───── Records to use

## src/dcl_pkg.sv

```systemverilog
// Functional notes
// illegal marking concerns only the addressed bank; the code has every bank judge a precharge-all
// precharge on precharging or idle bank: no-op
// no commands to bank before row-to-column delay
// write recovery window accepts only a new write
// refresh or mode set busy: deselect/nop only
// self refresh exit: nop until exit setup
// clock enable rise exits power down, idle later
// low-power entry only with all banks idle
// state decode only when enable high twice
// burst interrupt spacing kept by the controller
// refresh and mode set need all banks idle
// illegal commands flagged as protocol errors
package dcl_pkg;
	// ****************************************
	// timing, given in ns and converted to counts in command clock cycles
	// ****************************************
	localparam int dcl_clk_period_ns = 50;
	localparam int dcl_precharge_period_ns = 20;
	localparam int dcl_row_to_column_delay_ns = 20;
	localparam int dcl_write_recovery_time_ns = 15;
	localparam int dcl_refresh_cycle_ns = 75;
	localparam int dcl_mode_set_ns = 15;
	localparam int dcl_pd_exit_ns = 10;
	localparam int dcl_sr_exit_ns = 200;
	// least times round up, floor of one cycle
	function automatic int dcl_cyc(input int ns);
		int c;
		c = (ns + dcl_clk_period_ns - 1) / dcl_clk_period_ns;
		return (c < 1) ? 1 : c;
	endfunction
	localparam int dcl_precharge_cyc = dcl_cyc(dcl_precharge_period_ns);
	localparam int dcl_rcd_cyc = dcl_cyc(dcl_row_to_column_delay_ns);
	localparam int dcl_wr_cyc = dcl_cyc(dcl_write_recovery_time_ns);
	localparam int dcl_rfc_cyc = dcl_cyc(dcl_refresh_cycle_ns);
	localparam int dcl_mrd_cyc = dcl_cyc(dcl_mode_set_ns);
	localparam int dcl_pdex_cyc = dcl_cyc(dcl_pd_exit_ns);
	localparam int dcl_srex_cyc = dcl_cyc(dcl_sr_exit_ns);
	localparam int dcl_cnt_w = 8;
	localparam int dcl_banks = 4;
	localparam int dcl_ba_w = 2;
	localparam int dcl_ap_bit = 10;
	localparam int dcl_addr_w = 13;
	// ****************************************
	// command pin group
	// ****************************************
	typedef struct packed {
		logic cs_n;
		logic ras_n;
		logic cas_n;
		logic we_n;
		logic [dcl_ba_w-1:0] ba;
		logic [dcl_addr_w-1:0] addr;
	} dcl_cmd_type;
	typedef enum logic [2:0] {
		dcl_op_nop, dcl_op_bst, dcl_op_rd, dcl_op_wr,
		dcl_op_act, dcl_op_pre, dcl_op_ref, dcl_op_mrs
	} dcl_op_type;
	// per-bank transient state
	typedef enum logic [2:0] {
		dcl_b_idle, dcl_b_prechg, dcl_b_act_wait, dcl_b_active, dcl_b_wr_rec
	} dcl_bank_type;
	// device-wide state
	typedef enum logic [2:0] {
		dcl_d_normal, dcl_d_refresh, dcl_d_mode, dcl_d_self, dcl_d_sr_exit,
		dcl_d_pdown, dcl_d_pd_exit
	} dcl_dev_type;
endpackage

```

## src/dcl_legality.sv

```systemverilog
`timescale 1ns/1ps
`default_nettype none
module dcl_legality (
	input wire logic mclk, // command clock
	input wire logic srst, // synchronous reset, high
	input wire logic ce, // clock enable for all state
	input wire logic cke_pin, // dram clock enable pin
	input wire dcl_pkg::dcl_cmd_type cmd_pin, // command pins
	output logic illegal, // one-cycle protocol error pulse
	output logic all_idle, // every bank idle
	output logic low_power, // self refresh or power down
	output logic [2:0] dev_state // device-wide state code
);
	import dcl_pkg::*;

	// ****************************************
	// pin synchronisers
	// ****************************************
	logic cke_s1, cke_s2, cke_prev; // enable sync chain and previous
	dcl_cmd_type cmd_s1, cmd_s2; // command sync chain
	// two stages; first stage read only by second
	always_ff @(posedge mclk) begin
		if (srst) begin
			cke_s1 <= 1'b1;
			cke_s2 <= 1'b1;
			cke_prev <= 1'b1;
			cmd_s1 <= '1;
			cmd_s2 <= '1;
		end else if (ce) begin
			cke_s1 <= cke_pin;
			cke_s2 <= cke_s1;
			cke_prev <= cke_s2;
			cmd_s1 <= cmd_pin;
			cmd_s2 <= cmd_s1;
		end
	end

	// ****************************************
	// command decode
	// ****************************************
	wire [2:0] rcw = {cmd_s2.ras_n, cmd_s2.cas_n, cmd_s2.we_n}; // encoding
	dcl_op_type op; // decoded command
	always_comb begin
		if (cmd_s2.cs_n) op = dcl_op_nop;
		else begin
			case (rcw)
				3'h7: op = dcl_op_nop;
				3'h6: op = dcl_op_bst;
				3'h5: op = dcl_op_rd;
				3'h4: op = dcl_op_wr;
				3'h3: op = dcl_op_act;
				3'h2: op = dcl_op_pre;
				3'h1: op = dcl_op_ref;
				default: op = dcl_op_mrs;
			endcase
		end
	end
	wire both_high = cke_prev & cke_s2; // state decode applies
	wire cke_fall = cke_prev & ~cke_s2; // low-power entry edge
	wire cke_rise = ~cke_prev & cke_s2; // low-power exit edge
	wire pre_all = cmd_s2.addr[dcl_ap_bit]; // precharge all banks

	// ****************************************
	// per-bank state and legality
	// ****************************************
	dcl_bank_type bank [dcl_banks]; // bank states
	logic [dcl_cnt_w-1:0] bcnt [dcl_banks]; // bank timers
	logic [dcl_banks-1:0] bad_bank; // bank rejects op: the addressed bank, or any bank on a precharge-all
	logic [dcl_banks-1:0] bank_idle; // idle flags
	dcl_dev_type dev; // device state
	logic [dcl_cnt_w-1:0] dcnt; // device timer
	wire dev_busy = (dev != dcl_d_normal); // no bank command accepted
	wire go = ce & both_high & ~dev_busy; // bank commands live

	genvar g;
	generate
		for (g = 0; g < dcl_banks; g++) begin : gb
			wire hit = (cmd_s2.ba == dcl_ba_w'(g)); // addressed bank
			wire pre_me = (op == dcl_op_pre) & (hit | pre_all); // precharge reaches it
			assign bank_idle[g] = (bank[g] == dcl_b_idle);
			// the addressed bank judges the command; every bank judges a precharge-all
			always_comb begin
				bad_bank[g] = 1'b0;
				case (bank[g])
					dcl_b_prechg: bad_bank[g] = hit & (op inside {dcl_op_bst,
						dcl_op_rd, dcl_op_wr, dcl_op_act});
					dcl_b_act_wait: bad_bank[g] = (hit & (op inside {dcl_op_bst,
						dcl_op_rd, dcl_op_wr, dcl_op_act})) | pre_me;
					dcl_b_wr_rec: bad_bank[g] = (hit & (op inside {dcl_op_bst,
						dcl_op_rd, dcl_op_act})) | pre_me;
					dcl_b_idle: bad_bank[g] = hit & (op inside {dcl_op_bst,
						dcl_op_rd, dcl_op_wr});
					dcl_b_active: bad_bank[g] = hit & (op == dcl_op_act);
					default: bad_bank[g] = 1'b0;
				endcase
			end
			// bank transitions with their timers
			always_ff @(posedge mclk) begin
				if (srst) begin
					bank[g] <= dcl_b_idle;
					bcnt[g] <= '0;
				end else if (ce) begin
					if (bcnt[g] != '0) bcnt[g] <= bcnt[g] - 1'b1;
					case (bank[g])
						dcl_b_prechg: if (bcnt[g] <= 1) bank[g] <= dcl_b_idle;
						dcl_b_act_wait: if (bcnt[g] <= 1) bank[g] <= dcl_b_active;
						dcl_b_wr_rec: begin
							if (go & hit & op == dcl_op_wr) begin
								bcnt[g] <= dcl_cnt_w'(dcl_wr_cyc);
							end else if (bcnt[g] <= 1) begin
								bank[g] <= dcl_b_active;
							end
						end
						dcl_b_idle: if (go & hit & op == dcl_op_act) begin
							bank[g] <= dcl_b_act_wait;
							bcnt[g] <= dcl_cnt_w'(dcl_rcd_cyc);
						end
						dcl_b_active: begin
							if (go & pre_me) begin
								bank[g] <= dcl_b_prechg;
								bcnt[g] <= dcl_cnt_w'(dcl_precharge_cyc);
							end else if (go & hit & op == dcl_op_wr) begin
								bank[g] <= dcl_b_wr_rec;
								bcnt[g] <= dcl_cnt_w'(dcl_wr_cyc);
							end
						end
						default: bank[g] <= dcl_b_idle;
					endcase
				end
			end
		end
	endgenerate

	// ****************************************
	// device-wide legality
	// ****************************************
	wire idle_all = &bank_idle; // all banks idle
	wire quiet = (op == dcl_op_nop); // deselect or no-op
	wire need_idle = (op == dcl_op_ref) | (op == dcl_op_mrs);
	wire ill_norm = (|bad_bank) | (need_idle & ~idle_all);
	wire ill_busy = ~quiet;
	wire ill_entry = ~idle_all | ~(quiet | op == dcl_op_ref);
	logic bad_now; // combined error this cycle
	always_comb begin
		bad_now = 1'b0;
		case (dev)
			dcl_d_normal: bad_now = both_high ? ill_norm : (cke_fall & ill_entry);
			dcl_d_refresh, dcl_d_mode: bad_now = both_high & ill_busy;
			dcl_d_self: bad_now = cke_rise & ~quiet;
			dcl_d_sr_exit, dcl_d_pd_exit: bad_now = ~quiet;
			default: bad_now = 1'b0;
		endcase
	end

	// device transitions
	always_ff @(posedge mclk) begin
		if (srst) begin
			dev <= dcl_d_normal;
			dcnt <= '0;
			illegal <= 1'b0;
		end else if (ce) begin
			illegal <= bad_now;
			if (dcnt != '0) dcnt <= dcnt - 1'b1;
			case (dev)
				dcl_d_normal: begin
					if (cke_fall & idle_all & op == dcl_op_ref) begin
						dev <= dcl_d_self;
					end else if (cke_fall & idle_all & quiet) begin
						dev <= dcl_d_pdown;
					end else if (go & idle_all & op == dcl_op_ref) begin
						dev <= dcl_d_refresh;
						dcnt <= dcl_cnt_w'(dcl_rfc_cyc);
					end else if (go & idle_all & op == dcl_op_mrs) begin
						dev <= dcl_d_mode;
						dcnt <= dcl_cnt_w'(dcl_mrd_cyc);
					end
				end
				dcl_d_refresh, dcl_d_mode: if (dcnt <= 1) dev <= dcl_d_normal;
				dcl_d_self: if (cke_rise) begin
					dev <= dcl_d_sr_exit;
					dcnt <= dcl_cnt_w'(dcl_srex_cyc);
				end
				dcl_d_pdown: if (cke_rise) begin
					dev <= dcl_d_pd_exit;
					dcnt <= dcl_cnt_w'(dcl_pdex_cyc);
				end
				dcl_d_sr_exit, dcl_d_pd_exit: if (dcnt <= 1) dev <= dcl_d_normal;
				default: dev <= dcl_d_normal;
			endcase
		end
	end

	// ****************************************
	// outputs
	// ****************************************
	assign all_idle = idle_all;
	assign low_power = (dev == dcl_d_self) | (dev == dcl_d_pdown);
	assign dev_state = dev;

	// ****************************************
	// assertions
	// ****************************************
	refresh_needs_idle_a: assert property (@(posedge mclk) disable iff (srst)
		ce & both_high & (dev == dcl_d_normal) & (op == dcl_op_ref) & ~idle_all |=> illegal)
		else $error("refresh with open bank not flagged");
	pd_entry_a: assert property (@(posedge mclk) disable iff (srst)
		ce & (dev == dcl_d_normal) & cke_fall & idle_all & quiet |=> dev == dcl_d_pdown)
		else $error("power down not entered");
	sr_entry_a: assert property (@(posedge mclk) disable iff (srst)
		ce & (dev == dcl_d_normal) & cke_fall & idle_all & op == dcl_op_ref
		|=> dev == dcl_d_self)
		else $error("self refresh not entered");
	pd_exit_a: assert property (@(posedge mclk) disable iff (srst)
		ce & (dev == dcl_d_pdown) & cke_rise |=> dev == dcl_d_pd_exit)
		else $error("power down not exited");
	pd_hold_a: assert property (@(posedge mclk) disable iff (srst)
		ce & (dev == dcl_d_pdown) & ~cke_rise |=> dev == dcl_d_pdown)
		else $error("power down left without enable rise");
	sr_quiet_a: assert property (@(posedge mclk) disable iff (srst)
		ce & (dev == dcl_d_sr_exit) & ~quiet |=> illegal)
		else $error("command during self refresh exit not flagged");
	busy_quiet_a: assert property (@(posedge mclk) disable iff (srst)
		ce & both_high & (dev == dcl_d_refresh) & ~quiet |=> illegal)
		else $error("command during refresh not flagged");
	prechg_idle_a: assert property (@(posedge mclk) disable iff (srst)
		ce & (bank[0] == dcl_b_prechg) & (bcnt[0] <= 1) |=> bank[0] == dcl_b_idle)
		else $error("bank not idle after precharge period");
	rcd_block_a: assert property (@(posedge mclk) disable iff (srst)
		ce & go & (bank[0] == dcl_b_act_wait) & (cmd_s2.ba == 2'h0) & op == dcl_op_rd
		|=> illegal)
		else $error("read inside row to column delay not flagged");
	wr_rec_a: assert property (@(posedge mclk) disable iff (srst)
		ce & go & (bank[0] == dcl_b_wr_rec) & (cmd_s2.ba == 2'h0) & op == dcl_op_wr
		|=> bank[0] == dcl_b_wr_rec)
		else $error("write in recovery not accepted");
	no_decode_a: assert property (@(posedge mclk) disable iff (srst)
		ce & (dev == dcl_d_normal) & ~cke_prev |=> ~illegal)
		else $error("decode used with enable low");
	// a low enable must hold the device state, the error flag and the bank 0 state
	ce_freeze_a: assert property (@(posedge mclk) disable iff (srst)
		~ce |=> (dev == $past(dev)) && (illegal == $past(illegal)) && (bank[0] == $past(bank[0])))
		else $error("state moved while clock enable low");
	sr_cov: cover property (@(posedge mclk) dev == dcl_d_self ##1 dev == dcl_d_sr_exit);
	pd_cov: cover property (@(posedge mclk) dev == dcl_d_pdown ##1 dev == dcl_d_pd_exit);
	ill_cov: cover property (@(posedge mclk) illegal);
	ref_cov: cover property (@(posedge mclk) dev == dcl_d_refresh);
endmodule // dcl_legality
`default_nettype wire

```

──────────

**Assigned task**
The answer should be one number: how many lines in the data contain the word "protocol".

**The answer**
2